▶ **What this task involves**: Your answer should be the lines below from the one with "## synthesized netlist" to the one with "stage,combinational [mW],sequential (mW),clock", both included, given again exactly and with nothing added.

▶ **Task material**:
[Start of section]

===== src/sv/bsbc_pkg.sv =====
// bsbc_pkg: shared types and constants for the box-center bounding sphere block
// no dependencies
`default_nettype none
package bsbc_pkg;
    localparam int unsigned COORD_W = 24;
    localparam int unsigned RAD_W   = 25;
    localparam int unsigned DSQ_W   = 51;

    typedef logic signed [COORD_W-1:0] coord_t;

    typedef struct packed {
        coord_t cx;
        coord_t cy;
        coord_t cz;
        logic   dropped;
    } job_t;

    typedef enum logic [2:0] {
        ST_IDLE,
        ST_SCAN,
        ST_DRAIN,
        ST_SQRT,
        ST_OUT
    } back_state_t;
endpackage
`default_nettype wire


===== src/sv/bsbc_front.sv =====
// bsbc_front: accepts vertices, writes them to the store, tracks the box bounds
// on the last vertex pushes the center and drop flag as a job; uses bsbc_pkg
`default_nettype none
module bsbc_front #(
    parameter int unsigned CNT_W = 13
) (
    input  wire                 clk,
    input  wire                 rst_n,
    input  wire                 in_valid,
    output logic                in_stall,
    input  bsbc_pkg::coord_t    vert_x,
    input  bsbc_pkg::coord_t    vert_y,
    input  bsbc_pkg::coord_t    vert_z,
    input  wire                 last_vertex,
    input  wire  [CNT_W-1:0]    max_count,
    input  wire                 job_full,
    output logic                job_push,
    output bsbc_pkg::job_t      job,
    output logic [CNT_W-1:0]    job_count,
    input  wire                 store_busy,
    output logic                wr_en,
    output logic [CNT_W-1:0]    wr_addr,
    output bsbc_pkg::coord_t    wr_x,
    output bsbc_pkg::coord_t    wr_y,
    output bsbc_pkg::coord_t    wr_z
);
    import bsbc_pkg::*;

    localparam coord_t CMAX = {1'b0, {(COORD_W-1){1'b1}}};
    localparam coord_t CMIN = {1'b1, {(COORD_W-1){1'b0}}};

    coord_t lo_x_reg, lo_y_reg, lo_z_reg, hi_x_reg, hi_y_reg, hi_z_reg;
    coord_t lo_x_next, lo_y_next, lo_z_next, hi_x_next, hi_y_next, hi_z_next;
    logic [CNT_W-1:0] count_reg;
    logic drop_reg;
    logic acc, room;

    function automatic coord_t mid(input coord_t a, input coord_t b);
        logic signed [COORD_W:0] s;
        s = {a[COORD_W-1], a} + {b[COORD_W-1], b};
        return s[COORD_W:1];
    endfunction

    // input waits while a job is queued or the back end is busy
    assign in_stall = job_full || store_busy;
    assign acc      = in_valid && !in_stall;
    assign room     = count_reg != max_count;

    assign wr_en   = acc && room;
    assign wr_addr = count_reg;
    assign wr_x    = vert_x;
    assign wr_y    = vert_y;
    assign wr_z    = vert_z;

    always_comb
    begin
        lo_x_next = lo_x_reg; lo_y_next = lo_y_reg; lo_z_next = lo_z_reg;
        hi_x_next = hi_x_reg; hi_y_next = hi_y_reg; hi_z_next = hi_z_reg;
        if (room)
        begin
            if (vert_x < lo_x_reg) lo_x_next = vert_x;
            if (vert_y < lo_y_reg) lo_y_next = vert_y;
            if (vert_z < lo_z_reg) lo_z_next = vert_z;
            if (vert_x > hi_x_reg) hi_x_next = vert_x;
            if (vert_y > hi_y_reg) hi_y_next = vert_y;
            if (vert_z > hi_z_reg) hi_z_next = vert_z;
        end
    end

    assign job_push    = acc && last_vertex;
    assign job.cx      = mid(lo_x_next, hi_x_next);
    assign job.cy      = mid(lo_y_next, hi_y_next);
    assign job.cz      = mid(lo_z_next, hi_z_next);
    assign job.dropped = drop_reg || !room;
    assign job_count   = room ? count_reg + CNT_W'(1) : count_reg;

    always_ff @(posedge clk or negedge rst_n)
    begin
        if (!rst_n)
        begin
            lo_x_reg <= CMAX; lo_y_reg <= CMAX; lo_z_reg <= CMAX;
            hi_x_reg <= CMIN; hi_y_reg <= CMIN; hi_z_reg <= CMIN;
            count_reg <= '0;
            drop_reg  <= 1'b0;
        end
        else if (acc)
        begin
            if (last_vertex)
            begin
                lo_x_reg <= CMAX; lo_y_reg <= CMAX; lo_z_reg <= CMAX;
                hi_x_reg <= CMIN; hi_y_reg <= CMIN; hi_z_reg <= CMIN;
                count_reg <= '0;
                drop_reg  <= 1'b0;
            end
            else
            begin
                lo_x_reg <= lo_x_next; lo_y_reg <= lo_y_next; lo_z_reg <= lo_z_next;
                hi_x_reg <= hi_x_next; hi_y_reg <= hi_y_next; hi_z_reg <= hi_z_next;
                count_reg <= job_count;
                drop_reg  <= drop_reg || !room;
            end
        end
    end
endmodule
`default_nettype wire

[End of section]
[Start of section]

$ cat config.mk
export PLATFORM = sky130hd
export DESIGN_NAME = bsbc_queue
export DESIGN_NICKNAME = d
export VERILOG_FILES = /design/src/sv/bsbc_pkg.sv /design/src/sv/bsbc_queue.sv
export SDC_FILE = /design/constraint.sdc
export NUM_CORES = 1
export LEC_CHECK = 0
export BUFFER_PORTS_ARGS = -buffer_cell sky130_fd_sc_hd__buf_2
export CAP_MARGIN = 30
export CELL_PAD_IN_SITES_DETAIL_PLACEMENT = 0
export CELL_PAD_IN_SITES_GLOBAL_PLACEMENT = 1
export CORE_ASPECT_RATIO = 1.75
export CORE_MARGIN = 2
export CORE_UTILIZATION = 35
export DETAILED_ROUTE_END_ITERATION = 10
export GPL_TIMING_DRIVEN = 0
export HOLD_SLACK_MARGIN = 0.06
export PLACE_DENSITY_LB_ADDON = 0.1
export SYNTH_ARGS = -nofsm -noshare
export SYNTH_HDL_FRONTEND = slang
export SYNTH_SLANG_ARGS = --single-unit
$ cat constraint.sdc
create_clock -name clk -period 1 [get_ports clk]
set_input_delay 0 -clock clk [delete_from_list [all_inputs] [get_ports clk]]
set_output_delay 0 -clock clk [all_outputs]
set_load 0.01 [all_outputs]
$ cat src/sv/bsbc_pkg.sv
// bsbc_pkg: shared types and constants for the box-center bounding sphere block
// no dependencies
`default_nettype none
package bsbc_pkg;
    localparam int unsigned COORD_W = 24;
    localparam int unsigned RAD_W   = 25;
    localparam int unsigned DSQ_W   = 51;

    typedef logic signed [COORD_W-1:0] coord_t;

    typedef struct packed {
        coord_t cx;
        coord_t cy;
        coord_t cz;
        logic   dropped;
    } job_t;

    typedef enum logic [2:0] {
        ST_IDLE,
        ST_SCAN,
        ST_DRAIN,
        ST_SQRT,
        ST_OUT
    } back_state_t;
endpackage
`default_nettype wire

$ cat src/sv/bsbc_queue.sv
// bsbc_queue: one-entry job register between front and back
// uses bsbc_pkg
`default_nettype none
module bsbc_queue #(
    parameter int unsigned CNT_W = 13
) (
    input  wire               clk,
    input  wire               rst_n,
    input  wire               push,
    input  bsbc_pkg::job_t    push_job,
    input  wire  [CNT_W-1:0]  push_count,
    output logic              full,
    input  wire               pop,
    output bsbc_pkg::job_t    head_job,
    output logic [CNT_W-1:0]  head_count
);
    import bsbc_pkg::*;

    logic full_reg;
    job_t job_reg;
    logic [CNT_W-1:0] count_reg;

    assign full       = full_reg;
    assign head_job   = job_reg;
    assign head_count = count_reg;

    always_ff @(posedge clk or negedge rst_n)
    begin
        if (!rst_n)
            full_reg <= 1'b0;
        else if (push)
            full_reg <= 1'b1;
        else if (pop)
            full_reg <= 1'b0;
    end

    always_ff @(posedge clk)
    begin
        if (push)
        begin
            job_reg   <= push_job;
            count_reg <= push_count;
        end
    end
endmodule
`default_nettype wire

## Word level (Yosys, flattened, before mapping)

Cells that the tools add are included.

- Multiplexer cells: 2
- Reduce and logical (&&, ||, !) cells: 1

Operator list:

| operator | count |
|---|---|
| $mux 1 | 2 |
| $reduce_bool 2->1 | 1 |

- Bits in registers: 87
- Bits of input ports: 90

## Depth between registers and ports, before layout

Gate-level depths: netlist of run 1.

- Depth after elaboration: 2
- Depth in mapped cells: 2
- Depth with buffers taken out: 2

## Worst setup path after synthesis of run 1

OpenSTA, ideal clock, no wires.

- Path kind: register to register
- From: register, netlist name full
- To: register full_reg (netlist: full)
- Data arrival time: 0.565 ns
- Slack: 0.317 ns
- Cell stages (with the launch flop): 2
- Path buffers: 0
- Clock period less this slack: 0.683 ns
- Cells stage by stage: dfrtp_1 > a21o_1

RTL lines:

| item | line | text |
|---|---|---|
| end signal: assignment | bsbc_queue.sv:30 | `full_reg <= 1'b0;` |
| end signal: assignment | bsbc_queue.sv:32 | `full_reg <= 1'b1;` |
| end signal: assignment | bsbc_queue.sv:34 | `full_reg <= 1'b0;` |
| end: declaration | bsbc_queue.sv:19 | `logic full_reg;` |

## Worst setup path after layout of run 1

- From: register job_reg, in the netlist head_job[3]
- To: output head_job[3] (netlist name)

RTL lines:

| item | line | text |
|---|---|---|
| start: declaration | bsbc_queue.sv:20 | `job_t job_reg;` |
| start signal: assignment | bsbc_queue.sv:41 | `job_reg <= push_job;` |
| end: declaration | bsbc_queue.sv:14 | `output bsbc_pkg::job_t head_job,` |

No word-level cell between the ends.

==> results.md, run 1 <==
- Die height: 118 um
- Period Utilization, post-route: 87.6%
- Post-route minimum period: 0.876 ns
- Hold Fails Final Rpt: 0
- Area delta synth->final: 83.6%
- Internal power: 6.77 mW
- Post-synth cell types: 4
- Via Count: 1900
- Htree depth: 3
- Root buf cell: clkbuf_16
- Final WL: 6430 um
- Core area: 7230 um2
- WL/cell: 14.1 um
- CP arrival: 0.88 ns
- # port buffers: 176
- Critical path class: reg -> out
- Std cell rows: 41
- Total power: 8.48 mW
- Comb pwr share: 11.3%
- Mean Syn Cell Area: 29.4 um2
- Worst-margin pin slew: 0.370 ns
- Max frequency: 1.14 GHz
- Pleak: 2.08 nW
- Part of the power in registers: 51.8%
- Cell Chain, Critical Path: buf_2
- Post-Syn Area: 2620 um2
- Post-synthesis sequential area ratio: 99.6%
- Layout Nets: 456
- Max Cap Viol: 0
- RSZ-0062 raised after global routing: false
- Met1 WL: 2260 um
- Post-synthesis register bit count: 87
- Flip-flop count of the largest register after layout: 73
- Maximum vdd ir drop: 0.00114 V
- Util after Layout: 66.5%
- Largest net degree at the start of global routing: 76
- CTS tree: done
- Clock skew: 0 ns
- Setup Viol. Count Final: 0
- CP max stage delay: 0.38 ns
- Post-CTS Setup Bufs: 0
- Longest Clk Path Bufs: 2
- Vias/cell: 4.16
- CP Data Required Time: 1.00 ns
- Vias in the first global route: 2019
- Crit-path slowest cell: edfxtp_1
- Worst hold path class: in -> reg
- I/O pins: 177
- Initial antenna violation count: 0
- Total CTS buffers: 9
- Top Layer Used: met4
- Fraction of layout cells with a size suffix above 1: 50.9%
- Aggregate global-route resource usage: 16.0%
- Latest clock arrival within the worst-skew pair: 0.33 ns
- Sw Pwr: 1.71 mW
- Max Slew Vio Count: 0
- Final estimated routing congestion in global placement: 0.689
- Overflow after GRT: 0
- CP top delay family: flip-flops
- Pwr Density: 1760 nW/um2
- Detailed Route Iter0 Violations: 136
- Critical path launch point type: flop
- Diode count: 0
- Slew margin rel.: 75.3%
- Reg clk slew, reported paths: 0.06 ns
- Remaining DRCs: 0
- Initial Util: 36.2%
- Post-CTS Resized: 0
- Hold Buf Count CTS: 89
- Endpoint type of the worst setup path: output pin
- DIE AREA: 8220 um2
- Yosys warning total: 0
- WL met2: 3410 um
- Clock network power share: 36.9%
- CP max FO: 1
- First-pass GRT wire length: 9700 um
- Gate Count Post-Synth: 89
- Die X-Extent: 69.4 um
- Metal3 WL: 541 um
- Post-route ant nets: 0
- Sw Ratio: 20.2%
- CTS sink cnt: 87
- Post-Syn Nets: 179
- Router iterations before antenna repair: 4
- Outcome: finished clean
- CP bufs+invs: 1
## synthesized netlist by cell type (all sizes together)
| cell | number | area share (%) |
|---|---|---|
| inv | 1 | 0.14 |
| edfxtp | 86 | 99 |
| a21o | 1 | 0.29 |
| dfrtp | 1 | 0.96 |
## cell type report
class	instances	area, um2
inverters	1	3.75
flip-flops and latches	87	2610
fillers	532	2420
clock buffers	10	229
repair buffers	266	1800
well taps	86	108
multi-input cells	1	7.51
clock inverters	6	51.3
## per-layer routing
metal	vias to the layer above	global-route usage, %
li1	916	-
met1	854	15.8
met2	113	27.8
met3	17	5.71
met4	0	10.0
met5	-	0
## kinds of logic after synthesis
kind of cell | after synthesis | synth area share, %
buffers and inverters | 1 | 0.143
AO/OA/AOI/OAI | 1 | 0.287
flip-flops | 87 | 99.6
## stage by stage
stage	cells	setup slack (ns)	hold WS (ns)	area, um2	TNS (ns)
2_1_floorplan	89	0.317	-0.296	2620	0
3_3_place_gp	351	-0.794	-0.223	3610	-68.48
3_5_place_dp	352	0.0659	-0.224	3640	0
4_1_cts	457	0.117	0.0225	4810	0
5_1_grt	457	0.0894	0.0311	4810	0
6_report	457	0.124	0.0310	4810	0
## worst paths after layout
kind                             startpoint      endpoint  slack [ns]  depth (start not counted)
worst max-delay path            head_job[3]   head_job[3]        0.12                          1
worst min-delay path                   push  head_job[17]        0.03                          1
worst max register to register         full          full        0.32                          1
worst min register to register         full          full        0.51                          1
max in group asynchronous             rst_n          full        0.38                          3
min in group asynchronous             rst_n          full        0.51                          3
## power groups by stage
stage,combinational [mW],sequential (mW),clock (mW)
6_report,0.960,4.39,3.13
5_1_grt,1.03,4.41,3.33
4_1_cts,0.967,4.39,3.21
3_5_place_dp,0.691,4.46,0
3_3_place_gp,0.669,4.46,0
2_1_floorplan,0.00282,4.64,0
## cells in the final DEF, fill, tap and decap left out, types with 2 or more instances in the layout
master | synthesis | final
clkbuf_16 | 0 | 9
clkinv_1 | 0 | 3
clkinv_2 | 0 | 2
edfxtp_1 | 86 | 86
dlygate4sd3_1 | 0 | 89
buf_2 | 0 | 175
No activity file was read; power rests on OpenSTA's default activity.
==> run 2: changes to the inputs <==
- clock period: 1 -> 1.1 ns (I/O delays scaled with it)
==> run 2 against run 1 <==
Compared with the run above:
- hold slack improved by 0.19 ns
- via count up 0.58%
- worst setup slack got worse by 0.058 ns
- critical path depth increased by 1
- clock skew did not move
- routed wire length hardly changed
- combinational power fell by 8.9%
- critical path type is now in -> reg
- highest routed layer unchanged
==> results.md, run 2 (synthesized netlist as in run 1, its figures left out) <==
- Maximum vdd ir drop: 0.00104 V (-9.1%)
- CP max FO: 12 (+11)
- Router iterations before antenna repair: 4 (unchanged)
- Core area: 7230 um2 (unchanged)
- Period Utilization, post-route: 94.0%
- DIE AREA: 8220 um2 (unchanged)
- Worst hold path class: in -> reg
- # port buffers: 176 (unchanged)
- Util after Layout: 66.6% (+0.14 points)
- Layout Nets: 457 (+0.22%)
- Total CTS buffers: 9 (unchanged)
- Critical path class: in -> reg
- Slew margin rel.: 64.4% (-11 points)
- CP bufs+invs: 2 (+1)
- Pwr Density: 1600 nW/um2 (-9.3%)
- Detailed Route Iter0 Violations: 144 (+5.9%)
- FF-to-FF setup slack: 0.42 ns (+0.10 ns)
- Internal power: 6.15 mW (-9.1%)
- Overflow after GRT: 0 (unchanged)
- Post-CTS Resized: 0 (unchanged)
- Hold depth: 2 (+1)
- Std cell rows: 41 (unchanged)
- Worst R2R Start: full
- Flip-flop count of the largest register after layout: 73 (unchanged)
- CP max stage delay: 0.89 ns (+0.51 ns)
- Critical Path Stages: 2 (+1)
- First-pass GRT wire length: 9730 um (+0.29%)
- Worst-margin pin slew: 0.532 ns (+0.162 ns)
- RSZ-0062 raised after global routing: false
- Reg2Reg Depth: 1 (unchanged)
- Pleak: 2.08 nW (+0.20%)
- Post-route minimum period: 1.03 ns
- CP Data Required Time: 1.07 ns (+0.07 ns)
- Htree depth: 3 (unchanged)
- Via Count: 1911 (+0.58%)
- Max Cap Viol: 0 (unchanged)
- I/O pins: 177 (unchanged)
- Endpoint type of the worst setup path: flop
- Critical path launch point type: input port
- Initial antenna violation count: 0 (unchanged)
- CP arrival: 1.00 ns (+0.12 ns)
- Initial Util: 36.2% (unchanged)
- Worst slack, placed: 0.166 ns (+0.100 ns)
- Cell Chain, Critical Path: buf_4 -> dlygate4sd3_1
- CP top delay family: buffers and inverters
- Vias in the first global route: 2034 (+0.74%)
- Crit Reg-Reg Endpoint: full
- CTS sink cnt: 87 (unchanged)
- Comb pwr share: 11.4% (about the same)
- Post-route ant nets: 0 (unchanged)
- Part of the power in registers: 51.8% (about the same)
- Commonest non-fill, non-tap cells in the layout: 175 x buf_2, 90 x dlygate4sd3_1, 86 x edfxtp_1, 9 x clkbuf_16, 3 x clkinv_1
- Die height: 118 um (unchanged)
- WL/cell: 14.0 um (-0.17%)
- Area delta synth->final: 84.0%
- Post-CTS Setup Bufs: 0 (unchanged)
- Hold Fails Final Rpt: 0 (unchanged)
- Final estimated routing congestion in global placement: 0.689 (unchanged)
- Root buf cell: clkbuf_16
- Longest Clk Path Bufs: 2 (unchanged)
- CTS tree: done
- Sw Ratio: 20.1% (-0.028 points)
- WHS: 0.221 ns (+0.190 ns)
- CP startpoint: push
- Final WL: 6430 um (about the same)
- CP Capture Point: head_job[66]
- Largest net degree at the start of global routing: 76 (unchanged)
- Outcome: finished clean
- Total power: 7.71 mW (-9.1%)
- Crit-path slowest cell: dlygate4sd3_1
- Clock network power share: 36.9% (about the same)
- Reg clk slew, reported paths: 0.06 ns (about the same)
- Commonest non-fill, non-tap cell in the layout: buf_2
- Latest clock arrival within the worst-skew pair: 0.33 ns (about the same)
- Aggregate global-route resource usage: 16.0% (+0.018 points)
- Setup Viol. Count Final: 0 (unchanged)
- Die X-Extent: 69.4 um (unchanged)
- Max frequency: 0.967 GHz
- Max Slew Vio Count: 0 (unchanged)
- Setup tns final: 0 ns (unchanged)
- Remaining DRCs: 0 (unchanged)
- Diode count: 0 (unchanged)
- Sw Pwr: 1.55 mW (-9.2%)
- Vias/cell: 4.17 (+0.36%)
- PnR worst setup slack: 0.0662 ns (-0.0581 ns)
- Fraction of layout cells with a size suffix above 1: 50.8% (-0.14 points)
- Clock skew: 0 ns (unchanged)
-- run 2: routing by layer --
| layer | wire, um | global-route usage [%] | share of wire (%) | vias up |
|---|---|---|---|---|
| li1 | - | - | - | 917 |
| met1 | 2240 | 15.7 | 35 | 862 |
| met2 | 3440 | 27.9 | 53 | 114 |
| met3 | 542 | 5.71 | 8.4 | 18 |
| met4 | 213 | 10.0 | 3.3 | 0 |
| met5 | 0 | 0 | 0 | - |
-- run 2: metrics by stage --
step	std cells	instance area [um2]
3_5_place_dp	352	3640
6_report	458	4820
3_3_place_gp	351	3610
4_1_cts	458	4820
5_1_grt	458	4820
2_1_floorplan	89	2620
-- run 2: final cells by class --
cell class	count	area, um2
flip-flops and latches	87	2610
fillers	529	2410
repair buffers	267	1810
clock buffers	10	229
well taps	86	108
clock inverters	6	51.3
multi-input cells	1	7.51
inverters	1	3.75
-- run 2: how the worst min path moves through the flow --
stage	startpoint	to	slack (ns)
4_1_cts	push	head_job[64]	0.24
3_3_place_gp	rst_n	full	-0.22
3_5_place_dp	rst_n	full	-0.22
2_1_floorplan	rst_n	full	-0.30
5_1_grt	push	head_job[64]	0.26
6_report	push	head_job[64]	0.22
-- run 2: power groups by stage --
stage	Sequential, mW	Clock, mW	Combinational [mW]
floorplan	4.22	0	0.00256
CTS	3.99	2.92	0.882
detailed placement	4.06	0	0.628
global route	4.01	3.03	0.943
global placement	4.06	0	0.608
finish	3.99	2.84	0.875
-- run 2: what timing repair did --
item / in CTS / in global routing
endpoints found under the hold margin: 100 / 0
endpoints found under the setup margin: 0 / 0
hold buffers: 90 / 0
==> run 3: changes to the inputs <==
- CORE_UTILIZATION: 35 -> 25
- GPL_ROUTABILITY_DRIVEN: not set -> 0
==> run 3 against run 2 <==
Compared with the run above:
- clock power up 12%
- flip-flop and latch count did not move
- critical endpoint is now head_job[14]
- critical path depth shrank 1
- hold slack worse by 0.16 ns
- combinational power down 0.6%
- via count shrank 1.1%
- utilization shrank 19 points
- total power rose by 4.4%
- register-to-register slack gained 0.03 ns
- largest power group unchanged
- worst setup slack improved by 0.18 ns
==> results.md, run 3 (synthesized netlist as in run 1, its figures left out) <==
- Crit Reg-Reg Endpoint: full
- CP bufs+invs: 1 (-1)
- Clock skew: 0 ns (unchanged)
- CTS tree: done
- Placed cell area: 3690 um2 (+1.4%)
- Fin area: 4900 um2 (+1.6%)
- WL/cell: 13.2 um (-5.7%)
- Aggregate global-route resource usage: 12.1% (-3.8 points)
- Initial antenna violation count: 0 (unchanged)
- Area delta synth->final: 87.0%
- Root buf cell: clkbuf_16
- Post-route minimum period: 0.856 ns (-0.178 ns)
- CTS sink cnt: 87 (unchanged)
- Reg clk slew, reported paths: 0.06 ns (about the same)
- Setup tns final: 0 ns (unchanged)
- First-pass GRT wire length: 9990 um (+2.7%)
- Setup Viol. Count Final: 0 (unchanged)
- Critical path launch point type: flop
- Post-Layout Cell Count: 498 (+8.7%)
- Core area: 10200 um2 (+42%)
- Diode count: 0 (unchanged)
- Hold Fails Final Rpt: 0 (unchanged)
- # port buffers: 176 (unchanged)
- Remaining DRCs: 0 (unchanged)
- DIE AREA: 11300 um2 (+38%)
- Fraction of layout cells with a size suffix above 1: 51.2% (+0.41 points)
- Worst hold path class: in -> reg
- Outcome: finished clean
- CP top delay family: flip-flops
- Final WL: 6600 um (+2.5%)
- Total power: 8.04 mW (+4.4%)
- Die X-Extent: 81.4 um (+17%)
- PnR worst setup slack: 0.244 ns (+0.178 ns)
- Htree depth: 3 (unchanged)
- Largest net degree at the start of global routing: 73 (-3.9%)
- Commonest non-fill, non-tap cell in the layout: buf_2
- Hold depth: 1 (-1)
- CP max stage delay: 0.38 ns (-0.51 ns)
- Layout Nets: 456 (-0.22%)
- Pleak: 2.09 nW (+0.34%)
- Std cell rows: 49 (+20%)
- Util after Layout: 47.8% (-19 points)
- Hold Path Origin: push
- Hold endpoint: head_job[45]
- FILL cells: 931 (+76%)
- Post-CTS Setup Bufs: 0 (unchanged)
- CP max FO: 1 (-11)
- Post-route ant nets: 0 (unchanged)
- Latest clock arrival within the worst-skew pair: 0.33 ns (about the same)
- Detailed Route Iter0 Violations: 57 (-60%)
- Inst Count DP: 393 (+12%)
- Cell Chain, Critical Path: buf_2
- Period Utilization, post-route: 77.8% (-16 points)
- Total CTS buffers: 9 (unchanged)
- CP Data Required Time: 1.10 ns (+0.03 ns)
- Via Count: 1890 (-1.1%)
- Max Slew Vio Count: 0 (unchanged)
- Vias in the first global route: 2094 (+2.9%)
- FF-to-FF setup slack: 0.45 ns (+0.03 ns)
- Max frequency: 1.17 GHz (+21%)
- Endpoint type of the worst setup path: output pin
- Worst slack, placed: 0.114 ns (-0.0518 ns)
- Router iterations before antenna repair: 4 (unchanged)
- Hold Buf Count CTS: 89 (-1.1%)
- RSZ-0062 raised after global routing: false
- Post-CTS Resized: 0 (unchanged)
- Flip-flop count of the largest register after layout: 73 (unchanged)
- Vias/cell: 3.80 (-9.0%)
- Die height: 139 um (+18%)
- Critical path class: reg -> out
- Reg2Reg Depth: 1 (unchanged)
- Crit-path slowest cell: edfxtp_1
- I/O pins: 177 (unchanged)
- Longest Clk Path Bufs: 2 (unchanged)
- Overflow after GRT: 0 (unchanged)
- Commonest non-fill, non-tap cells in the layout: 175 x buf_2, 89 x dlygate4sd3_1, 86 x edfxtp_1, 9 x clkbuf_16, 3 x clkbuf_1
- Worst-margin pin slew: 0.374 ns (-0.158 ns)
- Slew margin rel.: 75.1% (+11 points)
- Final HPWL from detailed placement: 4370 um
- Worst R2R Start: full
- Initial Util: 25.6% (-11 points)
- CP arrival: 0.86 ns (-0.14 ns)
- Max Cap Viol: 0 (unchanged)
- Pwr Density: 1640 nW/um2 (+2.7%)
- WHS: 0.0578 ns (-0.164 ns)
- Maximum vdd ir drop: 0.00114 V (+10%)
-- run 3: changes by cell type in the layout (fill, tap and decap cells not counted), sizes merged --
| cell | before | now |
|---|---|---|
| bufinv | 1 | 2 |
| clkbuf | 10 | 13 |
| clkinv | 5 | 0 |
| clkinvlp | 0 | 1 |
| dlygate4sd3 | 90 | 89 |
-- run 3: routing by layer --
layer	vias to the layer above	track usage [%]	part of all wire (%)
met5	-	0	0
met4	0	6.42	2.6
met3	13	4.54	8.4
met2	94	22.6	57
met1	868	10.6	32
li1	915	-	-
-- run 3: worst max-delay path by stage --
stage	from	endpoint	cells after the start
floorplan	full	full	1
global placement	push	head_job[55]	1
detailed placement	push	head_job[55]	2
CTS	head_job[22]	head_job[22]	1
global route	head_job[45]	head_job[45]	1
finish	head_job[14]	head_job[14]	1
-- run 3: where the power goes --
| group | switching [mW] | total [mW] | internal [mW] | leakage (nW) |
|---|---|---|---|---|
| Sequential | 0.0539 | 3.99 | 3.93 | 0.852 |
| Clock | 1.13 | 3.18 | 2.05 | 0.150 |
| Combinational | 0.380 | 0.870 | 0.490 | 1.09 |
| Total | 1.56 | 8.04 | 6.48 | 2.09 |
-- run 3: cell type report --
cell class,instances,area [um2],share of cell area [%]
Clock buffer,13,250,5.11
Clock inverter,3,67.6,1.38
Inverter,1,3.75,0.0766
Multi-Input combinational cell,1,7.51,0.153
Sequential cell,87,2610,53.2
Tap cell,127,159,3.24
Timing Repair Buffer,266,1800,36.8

[End of section]

▶ **The completed task**:
## synthesized netlist by cell type (all sizes together)
| cell | number | area share (%) |
|---|---|---|
| inv | 1 | 0.14 |
| edfxtp | 86 | 99 |
| a21o | 1 | 0.29 |
| dfrtp | 1 | 0.96 |
## cell type report
class	instances	area, um2
inverters	1	3.75
flip-flops and latches	87	2610
fillers	532	2420
clock buffers	10	229
repair buffers	266	1800
well taps	86	108
multi-input cells	1	7.51
clock inverters	6	51.3
## per-layer routing
metal	vias to the layer above	global-route usage, %
li1	916	-
met1	854	15.8
met2	113	27.8
met3	17	5.71
met4	0	10.0
met5	-	0
## kinds of logic after synthesis
kind of cell | after synthesis | synth area share, %
buffers and inverters | 1 | 0.143
AO/OA/AOI/OAI | 1 | 0.287
flip-flops | 87 | 99.6
## stage by stage
stage	cells	setup slack (ns)	hold WS (ns)	area, um2	TNS (ns)
2_1_floorplan	89	0.317	-0.296	2620	0
3_3_place_gp	351	-0.794	-0.223	3610	-68.48
3_5_place_dp	352	0.0659	-0.224	3640	0
4_1_cts	457	0.117	0.0225	4810	0
5_1_grt	457	0.0894	0.0311	4810	0
6_report	457	0.124	0.0310	4810	0
## worst paths after layout
kind                             startpoint      endpoint  slack [ns]  depth (start not counted)
worst max-delay path            head_job[3]   head_job[3]        0.12                          1
worst min-delay path                   push  head_job[17]        0.03                          1
worst max register to register         full          full        0.32                          1
worst min register to register         full          full        0.51                          1
max in group asynchronous             rst_n          full        0.38                          3
min in group asynchronous             rst_n          full        0.51                          3
## power groups by stage
stage,combinational [mW],sequential (mW),clock (mW)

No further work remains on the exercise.